**TASK TO CARRY OUT**: Find the lines of the data below that include "freeze". Report their number only.

**MATERIAL TO PROCESS**:
## config.mk

```make
export PLATFORM = sky130hd
export DESIGN_NAME = pipe_hazard_ctrl_flat
export DESIGN_NICKNAME = d
export VERILOG_FILES = /design/src/rtl/pipe_hazard_ctrl_pkg.sv /design/src/rtl/pipe_hazard_ctrl_if.sv /design/src/rtl/pipe_hazard_ctrl_sat_counter.sv /design/src/rtl/pipe_hazard_ctrl.sv /design/src/flat_wrapper.sv
export SDC_FILE = /design/constraint.sdc
export NUM_CORES = 1
export LEC_CHECK = 0
export BUFFER_PORTS_ARGS = -buffer_cell sky130_fd_sc_hd__buf_2
export CAP_MARGIN = 5
export CORE_UTILIZATION = 58
export DETAILED_ROUTE_END_ITERATION = 6
export GPL_TIMING_DRIVEN = 0
export PLACE_DENSITY = 0.84
export SYNTH_ARGS = -nofsm -noshare
export SYNTH_HDL_FRONTEND = slang
export SYNTH_SLANG_ARGS = --single-unit
```

## constraint.sdc

```tcl
create_clock -name clk_i -period 3.6 [get_ports clk_i]
set_clock_uncertainty 0.1 [all_clocks]
set_input_delay 0.18 -clock clk_i [delete_from_list [all_inputs] [get_ports clk_i]]
set_output_delay 0.18 -clock clk_i [all_outputs]
set_load 0.05 [all_outputs]
```

## src/rtl/pipe_hazard_ctrl_pkg.sv

```systemverilog
// Shared types and constants for the pipeline stall/flush scheduler.
package cpu_pkg;

    typedef enum logic [1:0] {
        ST_IDLE = 2'd0,
        ST_RUN  = 2'd1,
        ST_WAIT = 2'd2,
        ST_HALT = 2'd3
    } state_e;

    localparam logic [31:0] NOP_INSTR     = 32'h0000_0013;
    localparam int          DEFAULT_CNT_W = 32;

    function automatic logic is_active(input state_e s);
        return (s == ST_RUN) || (s == ST_WAIT);
    endfunction

endpackage

```

## src/rtl/pipe_hazard_ctrl_if.sv

```systemverilog
// Hazard-detect inputs and pipeline write-enable outputs of the scheduler.
interface pipe_hazard_ctrl_if;

    logic [4:0] id_rs1_i;
    logic [4:0] id_rs2_i;
    logic       id_use_rs2_i;
    logic       id_branch_taken_i;
    logic [4:0] ex_rd_i;
    logic       ex_memread_i;
    logic       mem_req_i;
    logic       mem_ack_i;

    logic       pc_we_o;
    logic       ifid_we_o;
    logic       ifid_flush_o;
    logic       idex_bubble_o;
    logic       back_we_o;
    logic       stall_o;
    logic       flush_o;

    modport slave (
        input  id_rs1_i, id_rs2_i, id_use_rs2_i, id_branch_taken_i,
        input  ex_rd_i, ex_memread_i, mem_req_i, mem_ack_i,
        output pc_we_o, ifid_we_o, ifid_flush_o, idex_bubble_o,
        output back_we_o, stall_o, flush_o
    );

    modport master (
        output id_rs1_i, id_rs2_i, id_use_rs2_i, id_branch_taken_i,
        output ex_rd_i, ex_memread_i, mem_req_i, mem_ack_i,
        input  pc_we_o, ifid_we_o, ifid_flush_o, idex_bubble_o,
        input  back_we_o, stall_o, flush_o
    );

endinterface

```

## src/rtl/pipe_hazard_ctrl_sat_counter.sv

```systemverilog
// Saturating up-counter with synchronous clear and async active-low reset.
module sat_counter #(
    parameter int W = 32
) (
    input  logic         clk_i,
    input  logic         rst_i,
    input  logic         inc_i,
    input  logic         clear_i,
    output logic [W-1:0] q_o
);

    logic [W-1:0] q_q, q_d;

    always_comb begin
        q_d = q_q;
        if (clear_i)
            q_d = '0;
        else if (inc_i && (q_q != '1))
            q_d = q_q + W'(1);
    end

    always_ff @(posedge clk_i or negedge rst_i) begin
        if (!rst_i)
            q_q <= '0;
        else
            q_q <= q_d;
    end

    assign q_o = q_q;

endmodule

```

## src/rtl/pipe_hazard_ctrl.sv

```systemverilog
// Pipeline stall/flush scheduler: run FSM, load-use/branch priority, saturating stats.
module pipe_hazard_ctrl
    import cpu_pkg::*;
#(
    parameter int CNT_W      = DEFAULT_CNT_W,
    parameter int MAX_CYCLES = 64
) (
    input  logic               clk_i,
    input  logic               rst_i,
    input  logic               start_i,
    pipe_hazard_ctrl_if.slave  hz,
    output logic [1:0]         state_o,
    output logic               done_o,
    output logic [CNT_W-1:0]   stall_cnt_o,
    output logic [CNT_W-1:0]   flush_cnt_o,
    output logic [CNT_W-1:0]   wait_cnt_o,
    output logic [CNT_W-1:0]   cycle_cnt_o
);

    // Budget compare is done at >=32 bits so a narrow counter never aliases MAX_CYCLES-1.
    localparam int CW = (CNT_W > 32) ? CNT_W : 32;

    state_e state_q, state_d;

    logic active;
    logic mem_wait;
    logic freeze;
    logic lu;
    logic budget_hit;
    logic [CW-1:0] cyc_ext;

    logic pc_we, ifid_we, ifid_flush, idex_bubble, back_we, stall, flush;

    assign active   = is_active(state_q);
    assign mem_wait = hz.mem_req_i & ~hz.mem_ack_i;
    assign freeze   = ~active | mem_wait;

    assign lu = hz.ex_memread_i && (hz.ex_rd_i != 5'd0) &&
                ((hz.ex_rd_i == hz.id_rs1_i) ||
                 (hz.id_use_rs2_i && (hz.ex_rd_i == hz.id_rs2_i)));

    assign cyc_ext    = CW'(cycle_cnt_o);
    assign budget_hit = (MAX_CYCLES != 0) && (cyc_ext == CW'(MAX_CYCLES - 1));

    always_comb begin
        state_d = state_q;
        unique case (state_q)
            ST_IDLE: if (start_i) state_d = ST_RUN;
            ST_RUN: begin
                if (budget_hit)    state_d = ST_HALT;
                else if (!start_i) state_d = ST_IDLE;
                else if (mem_wait) state_d = ST_WAIT;
            end
            ST_WAIT: begin
                if (budget_hit)          state_d = ST_HALT;
                else if (!start_i)       state_d = ST_IDLE;
                else if (hz.mem_ack_i)   state_d = ST_RUN;
            end
            ST_HALT: state_d = ST_HALT;
            default: state_d = ST_IDLE;
        endcase
    end

    always_ff @(posedge clk_i or negedge rst_i) begin
        if (!rst_i)
            state_q <= ST_IDLE;
        else
            state_q <= state_d;
    end

    always_comb begin
        pc_we       = 1'b0;
        ifid_we     = 1'b0;
        ifid_flush  = 1'b0;
        idex_bubble = 1'b0;
        back_we     = 1'b0;
        stall       = 1'b0;
        flush       = 1'b0;
        if (!freeze) begin
            back_we = 1'b1;
            if (lu) begin
                // A taken branch here is dropped; it re-resolves once the bubble passes.
                idex_bubble = 1'b1;
                stall       = 1'b1;
            end else begin
                pc_we   = 1'b1;
                ifid_we = 1'b1;
                if (hz.id_branch_taken_i) begin
                    ifid_flush = 1'b1;
                    flush      = 1'b1;
                end
            end
        end
    end

    assign hz.pc_we_o       = pc_we;
    assign hz.ifid_we_o     = ifid_we;
    assign hz.ifid_flush_o  = ifid_flush;
    assign hz.idex_bubble_o = idex_bubble;
    assign hz.back_we_o     = back_we;
    assign hz.stall_o       = stall;
    assign hz.flush_o       = flush;

    assign state_o = state_q;
    assign done_o  = (state_q == ST_HALT);

    sat_counter #(.W(CNT_W)) u_stall_cnt (
        .clk_i   (clk_i),
        .rst_i   (rst_i),
        .inc_i   (stall),
        .clear_i (1'b0),
        .q_o     (stall_cnt_o)
    );

    sat_counter #(.W(CNT_W)) u_flush_cnt (
        .clk_i   (clk_i),
        .rst_i   (rst_i),
        .inc_i   (flush),
        .clear_i (1'b0),
        .q_o     (flush_cnt_o)
    );

    sat_counter #(.W(CNT_W)) u_wait_cnt (
        .clk_i   (clk_i),
        .rst_i   (rst_i),
        .inc_i   (active & mem_wait),
        .clear_i (1'b0),
        .q_o     (wait_cnt_o)
    );

    sat_counter #(.W(CNT_W)) u_cycle_cnt (
        .clk_i   (clk_i),
        .rst_i   (rst_i),
        .inc_i   (active),
        .clear_i (1'b0),
        .q_o     (cycle_cnt_o)
    );

endmodule

```

## src/flat_wrapper.sv

```systemverilog
// flat-port wrapper written by rule: the top's interface ports become plain ports
module pipe_hazard_ctrl_flat import cpu_pkg::*;
#(
    parameter int CNT_W      = DEFAULT_CNT_W,
    parameter int MAX_CYCLES = 64
)
  (clk_i, rst_i, start_i, state_o, done_o, stall_cnt_o, flush_cnt_o, wait_cnt_o, cycle_cnt_o, hz_id_rs1_i, hz_id_rs2_i, hz_id_use_rs2_i, hz_id_branch_taken_i, hz_ex_rd_i, hz_ex_memread_i, hz_mem_req_i, hz_mem_ack_i, hz_pc_we_o, hz_ifid_we_o, hz_ifid_flush_o, hz_idex_bubble_o, hz_back_we_o, hz_stall_o, hz_flush_o);
  pipe_hazard_ctrl_if hz_i ();
  input  logic clk_i;
  input  logic rst_i;
  input  logic start_i;
  output logic [1:0] state_o;
  output logic done_o;
  output logic [CNT_W-1:0] stall_cnt_o;
  output logic [CNT_W-1:0] flush_cnt_o;
  output logic [CNT_W-1:0] wait_cnt_o;
  output logic [CNT_W-1:0] cycle_cnt_o;
  input wire logic [$bits(hz_i.id_rs1_i)-1:0] hz_id_rs1_i;
  input wire logic [$bits(hz_i.id_rs2_i)-1:0] hz_id_rs2_i;
  input wire logic [$bits(hz_i.id_use_rs2_i)-1:0] hz_id_use_rs2_i;
  input wire logic [$bits(hz_i.id_branch_taken_i)-1:0] hz_id_branch_taken_i;
  input wire logic [$bits(hz_i.ex_rd_i)-1:0] hz_ex_rd_i;
  input wire logic [$bits(hz_i.ex_memread_i)-1:0] hz_ex_memread_i;
  input wire logic [$bits(hz_i.mem_req_i)-1:0] hz_mem_req_i;
  input wire logic [$bits(hz_i.mem_ack_i)-1:0] hz_mem_ack_i;
  output wire logic [$bits(hz_i.pc_we_o)-1:0] hz_pc_we_o;
  output wire logic [$bits(hz_i.ifid_we_o)-1:0] hz_ifid_we_o;
  output wire logic [$bits(hz_i.ifid_flush_o)-1:0] hz_ifid_flush_o;
  output wire logic [$bits(hz_i.idex_bubble_o)-1:0] hz_idex_bubble_o;
  output wire logic [$bits(hz_i.back_we_o)-1:0] hz_back_we_o;
  output wire logic [$bits(hz_i.stall_o)-1:0] hz_stall_o;
  output wire logic [$bits(hz_i.flush_o)-1:0] hz_flush_o;
  assign hz_i.id_rs1_i = hz_id_rs1_i;
  assign hz_i.id_rs2_i = hz_id_rs2_i;
  assign hz_i.id_use_rs2_i = hz_id_use_rs2_i;
  assign hz_i.id_branch_taken_i = hz_id_branch_taken_i;
  assign hz_i.ex_rd_i = hz_ex_rd_i;
  assign hz_i.ex_memread_i = hz_ex_memread_i;
  assign hz_i.mem_req_i = hz_mem_req_i;
  assign hz_i.mem_ack_i = hz_mem_ack_i;
  assign hz_pc_we_o = hz_i.pc_we_o;
  assign hz_ifid_we_o = hz_i.ifid_we_o;
  assign hz_ifid_flush_o = hz_i.ifid_flush_o;
  assign hz_idex_bubble_o = hz_i.idex_bubble_o;
  assign hz_back_we_o = hz_i.back_we_o;
  assign hz_stall_o = hz_i.stall_o;
  assign hz_flush_o = hz_i.flush_o;
  pipe_hazard_ctrl #(.CNT_W(CNT_W), .MAX_CYCLES(MAX_CYCLES)) u_core (.clk_i(clk_i), .rst_i(rst_i), .start_i(start_i), .hz(hz_i), .state_o(state_o), .done_o(done_o), .stall_cnt_o(stall_cnt_o), .flush_cnt_o(flush_cnt_o), .wait_cnt_o(wait_cnt_o), .cycle_cnt_o(cycle_cnt_o));
endmodule
```

==> metrics.md, run 1 <==
| Metric | Value |
|---|---|
| Predominant post-synthesis flop cell | dfrtp_1 |
| WP buf/inv | 4 |
| Unrepaired setup endpoints after global routing | no |
| Simple-gate share of the synthesized area | 26.3% |
| # clock sinks | 130 |
| Post-route ant nets | 0 |
| DRC | 0 |
| Row cnt | 38 |
| Share of the synthesized area in the top cell type | 49.3% |
| Met1 Wirelength | around 6.7 mm |
| CTS clk-pin slew, worst paths | 0.05 ns |
| Routed wire length | 16.0 mm |
| Multiplexer share of the synthesized area | 0.682% |
| Area of the mapped netlist | 6600 um^2 |
| Yosys cell types | 50 |
| Peak supply drop | approximately 400 uV |
| Number of DRC markers in iteration 0 | 363 |
| Root buf cell | clkbuf_16 |
| Post-Synth Adder-Cell Area | 1.71% |
| Syn avg cell area | 10.3 um^2 |
| Final net count | about 850 |
| Syn nets | 672 |
| Post-layout minimum cycle time | 3.31 ns |
| DP HPWL | 11.3 mm |
| CP Launch Type | register |
| Setup bufs post-CTS | 0 |
| Total Negative Setup Slacks | 0 ns |
| DR top layer | met4 |
| Final setup viols | 0 |
| Hold Path Class | in -> reg |
| Compound-Gate Fraction of Synth Area | under 10% |
| CTS buffer count | 17 |
| Crit path DAT | 3.03 ns |
| Net Sw Frac | 34.7% |
| # H-tree levels | 4 |
| Family with the most delay on the worst path | buffers and inverters |
| Starting Density | 60.1% |
| #FFs+latches synth | 130 |
| Global-route wire length before repair | about 26 mm |
| Slew headroom | between 40% and 50% |
| Max-cap viol count | 0 |
| Clock Path Buffers | 2 |
| DR vias | 5634 |
| Average wire per standard cell | roughly 16 um |
| Routed met2 length | about 7.8 mm |
| Pre-CTS setup slack | 0.681 ns |
| Clock share of power | 37.2% |
| WL met3 | 1.02 mm |
| Die Span X | 109 um |
| Sequential share of the synthesized area | approximately 49% |
| CTS tree | done |
| Vias in the first global route | approximately 5.4k |
| Cells after Synth | 640 |
| Switch Pwr | 1.59 mW |
| Final worst setup slack | 0.287 ns |
| Synth area leaders | dfrtp_1 (49%), xor2_1 (9.7%), xnor2_1 (8.0%) |
| Core Util, Final | 74.7% |
| Hold-fix buffers at CTS | 1 |
| Main combinational cell family by area after synthesis | simple AND/OR/NAND/NOR gates |
| Final Hold Viols | 0 |
| Area leader, netlist | dfrtp_1 |
| Cts repair resizes | 0 |
| GR Util All Layers | between 20 and 30% |
| Core area | 11000 um^2 |
| Leakage Power | 4.26 nW |
| 1st-pass router iterations | 5 |
| CP endpoint kind | output port |
| Final Cycle Share | 92.0% |
| Slew Limit Fails | 0 |
| Status | completed |
| Worst path max stage delay | roughly 0.58 ns |
| Clock latency on the worst-skew pair | 0.42 ns |
| Crit path max fanout | 10 |
| Commonest cells after routing, fill and taps aside | buf_2 (164), dfrtp_1 (130), xor2_1 (73), xnor2_1 (60) |
| Crit-path slowest cell | nor3_2 |
| I/O pin total | 161 |
| Initial antenna violation count | 1 |
| P&R area growth vs syn | 24.2% |
| Via density | 5.79 |
| Fmax | just over 300 MHz |
| CP Class | reg -> out |
| Seq pwr share | between 30 and 40% |
| Internal | between 2 and 3 mW |
| Total grt overflow | 0 |
| Layout cells sized above 1 | 25.1% |
| Power Total | 4.58 mW |
| Largest net degree at the start of global routing | 67 |
| Number of I/O port buffers | 160 |
| Slew at the pin closest to its max-slew limit | 0.811 ns |
| Number of synthesized flops with an enable pin | 0 |
| CP cell instances | inv_1 > ha_1 > clkbuf_1 > nand2_1 > nor3_2 > buf_4 > buf_2 |
| Most common cell after layout, fill and taps aside | buf_2 |
| Async S/R FF share, synth | 100% |
| RePlAce Congestion | 0.876 |
| Worst EP required | roughly 3.3 ns |
| Synth Area in XOR/XNOR | 17.6% |
| Die ar. | 11800 um^2 |
| # fillers | just under 800 |
| Final Hold Slack | 0.0608 ns |
| Yosys warnings | 0 |
| Combinational Power Share | 24.9% |
| Pwr dens | 558 nW/um^2 |
| Die height | 109 um |
==> synthesized netlist by cell type (4+ instances only) <==
cell type,n
a21oi_1,6
and2_1,10
and3_1,23
and4_1,14
buf_2,5
clkbuf_1,5
dfrtp_1,130
ha_1,9
inv_1,10
mux2_2,4
nand2_1,48
nand3_1,48
nand4_1,45
nor2_1,46
nor2b_1,4
nor3_1,31
nor4_1,22
xnor2_1,60
xor2_1,73
==> metrics by stage <==
stage	instance area (um^2)	instances
floorplan	6600	640
global placement	7580	940
detailed placement	7610	941
CTS	8200	972
global route	8200	972
finish	8200	973
==> registers in the layout (all words and copies together), names as in the netlist <==
register and count:
u_core.u_cycle_cnt.q_o 32, u_core.u_flush_cnt.q_o 32, u_core.u_stall_cnt.q_o 32, u_core.u_wait_cnt.q_o 32
u_core.state_o 2
==> metal layers <==
metal	vias up	GRT usage [%]
li1	2640	-
met1	2737	35.7
met2	219	44.8
met3	38	7.77
met4	0	14.8
met5	-	0
==> final timing paths <==
check | startpoint | to | slack, ns | cells after the start
hold / removal | start_i | u_core.state_o[0] | 0.06 | 3
min in group asynchronous | rst_i | u_core.u_wait_cnt.q_o[12] | 0.20 | 2
max in group asynchronous | rst_i | u_core.u_cycle_cnt.q_o[0] | 2.47 | 3
setup / recovery | u_core.state_o[0] | hz_stall_o | 0.29 | 7
hold reg to reg | u_core.u_stall_cnt.q_o[25] | u_core.u_stall_cnt.q_o[25] | 0.38 | 1
setup reg to reg | u_core.state_o[0] | u_core.u_flush_cnt.q_o[24] | 0.63 | 7
==> logic make-up after synthesis <==
| group | after synthesis |
|---|---|
| and+or+nand+nor | 317 |
| xor gates and xnor gates | 133 |
| DFF | 130 |
| buffers and inverters | 24 |
| AOI/OAI and AO/OA | 23 |
| adders and majority gates | 9 |
| muxes | 4 |
==> power by group through the flow <==
stage	Clock (mW)	Combinational [mW]	Sequential, mW
floorplan	0	0.446	2.11
global placement	0	1.10	1.74
detailed placement	0	1.13	1.75
CTS	1.72	1.14	1.73
global route	1.78	1.22	1.76
finish	1.70	1.14	1.74
==> worst min-delay path, delay by kind of cell <==
| family | cells | cell delay (ns) |
|---|---|---|
| AO/OA/AOI/OAI | 2 | 0.24 |
| buffers and inverters | 1 | 0.11 |
==> cell type report <==
cell class	count	area, um^2	area share, %
antenna	1	2.50	0.0305
buffer	14	77.6	0.946
clock buffer	24	472	5.75
clock inverter	6	105	1.28
inverter	10	37.5	0.458
multi-input combinational	486	3230	39.4
sequential	130	3250	39.7
tap	140	175	2.14
timing repair buffer	162	845	10.3
Power figures use the tool's default switching activity.
==> run 2, diff against run 1 <==
- ABC_CLOCK_PERIOD_IN_PS: default -> 3600
- REMOVE_ABC_BUFFERS: default -> 1
==> metrics.md, run 2 (synthesis gave the netlist of run 1 again) <==
| Metric | Value |
|---|---|
| Total Negative Setup Slacks | 0 ns (unchanged) |
| Global-route wire length before repair | 26.5 mm (+3.1%) |
| Final setup viols | 0 (unchanged) |
| Die height | 109 um (unchanged) |
| Cts repair resizes | 0 (unchanged) |
| DR vias | 5695 (+1.1%) |
| CTS buffer count | 17 (unchanged) |
| Hold-critical path depth | 3 (unchanged) |
| Total grt overflow | 0 (unchanged) |
| Worst setup startpoint | u_core.state_o[0] |
| Average wire per standard cell | 17.1 um (+3.8%) |
| Root buf cell | clkbuf_16 |
| Clock Path Buffers | 2 (unchanged) |
| Reg2reg end | u_core.u_stall_cnt.q_o[10] |
| Post-layout minimum cycle time | 2.99 ns (-0.327 ns) |
| Internal | 3.08 mW (+3.1%) |
| Power Total | 4.70 mW (+2.5%) |
| Die ar. | 11800 um^2 (unchanged) |
| Seq pwr share | 37.1% (-0.8 points) |
| I/O pin total | 161 (unchanged) |
| R2R Setup Slk | 0.86 ns (+0.23 ns) |
| Hold-fix buffers at CTS | 1 (unchanged) |
| Number of DRC markers in iteration 0 | 386 (+6.3%) |
| Starting Density | 60.1% (unchanged) |
| Peak supply drop | 716 uV (+78%) |
| CTS clk-pin slew, worst paths | 0.05 ns (about the same) |
| Slew Limit Fails | 0 (unchanged) |
| Clock share of power | 39.3% (+2.1 points) |
| P&R area growth vs syn | 24.1% (about the same) |
| Pwr dens | 573 nW/um^2 (+2.6%) |
| Via density | 5.93 (+2.5%) |
| Setup bufs post-CTS | 0 (unchanged) |
| DRC | 0 (unchanged) |
| Max-cap viol count | 0 (unchanged) |
| Commonest cells after routing, fill and taps aside | buf_2 (159), dfrtp_1 (130), xor2_1 (73), xnor2_1 (60) |
| Combinational Power Share | 23.6% (-1.3 points) |
| Largest net degree at the start of global routing | 73 (+9.0%) |
| Final Hold Viols | 0 (unchanged) |
| Slew headroom | 17.7% (-28 points) |
| Layout cells sized above 1 | 25.4% (+0.25 points) |
| Initial antenna violation count | 0 (-1) |
| Status | completed |
| Hold path startpoint | start_i |
| Routed wire length | 16.4 mm (+2.5%) |
| WHS Endpoint | u_core.state_o[0] |
| Critical R2R Launch | u_core.state_o[0] |
| CTS tree | done |
| Clock latency on the worst-skew pair | 0.42 ns (about the same) |
| CP endpoint kind | output port |
| Switch Pwr | 1.61 mW (+1.5%) |
| Net Sw Frac | 34.3% (-0.36 points) |
| # H-tree levels | 4 (unchanged) |
| Fmax | 335 MHz (+11%) |
| Crit path max fanout | 12 (+2) |
| Die Span X | 109 um (unchanged) |
| Core area | 11000 um^2 (unchanged) |
| Final worst setup slack | 0.614 ns (+0.327 ns) |
| 1st-pass router iterations | 5 (unchanged) |
| Pre-CTS setup slack | 0.815 ns (+0.134 ns) |
| Row cnt | 38 (unchanged) |
| Antenna diodes | 0 (-1) |
| Vias in the first global route | 5417 (+0.31%) |
| RePlAce Congestion | 0.858 (-2.0%) |
| Number of I/O port buffers | 160 (unchanged) |
| R2R depth | 6 (-1) |
| CP Launch Type | register |
| Slew at the pin closest to its max-slew limit | 1.23 ns (+0.418 ns) |
| Most common cell after layout, fill and taps aside | buf_2 |
| Post-route ant nets | 0 (unchanged) |
| GR Util All Layers | 28.9% (+0.54 points) |
| Worst EP required | 3.32 ns (about the same) |
| Unrepaired setup endpoints after global routing | no |
| Final net count | 840 (-1.5%) |
| Leakage Power | 4.24 nW (-0.46%) |
| Crit path DAT | 2.71 ns (-0.32 ns) |
| Final Cycle Share | 82.9% (-9.1 points) |
| DP HPWL | 11.2 mm (-0.98%) |
| Hold Path Class | in -> reg |
| # clock sinks | 130 (unchanged) |
| # fillers | 757 (-2.4%) |
| CP Class | reg -> out |
[run 2: changes by cell type in the layout (fill, tap and decap cells not counted)]
cell,delta
clkinv_2,+1
buf_2,-5
nor4_2,+1
nor4_1,-1
clkbuf_8,+2
clkinvlp_4,+2
buf_4,-2
bufinv_16,+1
clkbuf_1,-10
buf_6,-1
diode_2,-1
[run 2: layer usage]
| layer | up-vias | share of wire, % | global-route usage [%] |
|---|---|---|---|
| met5 | - | 0 | 0 |
| met4 | 0 | 1.9 | 10.9 |
| met3 | 35 | 6.7 | 7.17 |
| met2 | 260 | 50 | 47.6 |
| met1 | 2782 | 42 | 36.9 |
| li1 | 2618 | - | - |
[run 2: how the worst max path moves through the flow]
stage / slack, ns / cells past startpoint / end
after floorplan: 0.05 / 6 / u_core.u_stall_cnt.q_o[10]
after detailed placement: 0.81 / 7 / u_core.u_flush_cnt.q_o[1]
final: 0.61 / 5 / hz_stall_o
after CTS: 0.64 / 5 / hz_stall_o
after global placement: 0.26 / 6 / u_core.u_flush_cnt.q_o[1]
after global routing: 0.50 / 5 / hz_stall_o
[run 2: critical path, stage by stage (launching register included)]
cell,delay [ns]
dfrtp_1,0.41
inv_1,0.10
ha_1,0.56
nand2_1,0.29
nor3_2,0.54
buf_2,0.38
[run 2: power groups by stage]
stage | Combinational [mW] | Sequential, mW | Clock, mW
after floorplan | 0.427 | 2.11 | 0
after global placement | 1.07 | 1.74 | 0
after detailed placement | 1.10 | 1.76 | 0
after CTS | 1.11 | 1.74 | 1.86
after global routing | 1.18 | 1.76 | 1.92
final | 1.11 | 1.74 | 1.85
[run 2: per-stage QoR]
step                      hold WS, ns  util (%)  instances  cell area (um^2)
after detailed placement       0.0844      68.7        928              7550
after CTS                      0.0585      74.6        960              8190
after global routing            0.134      74.6        960              8190
after floorplan                -0.216         -        626              6520
after global placement          0.370      68.3        926              7500
final                          0.0531      74.6        960              8190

**SOLVED EXERCISE**: 3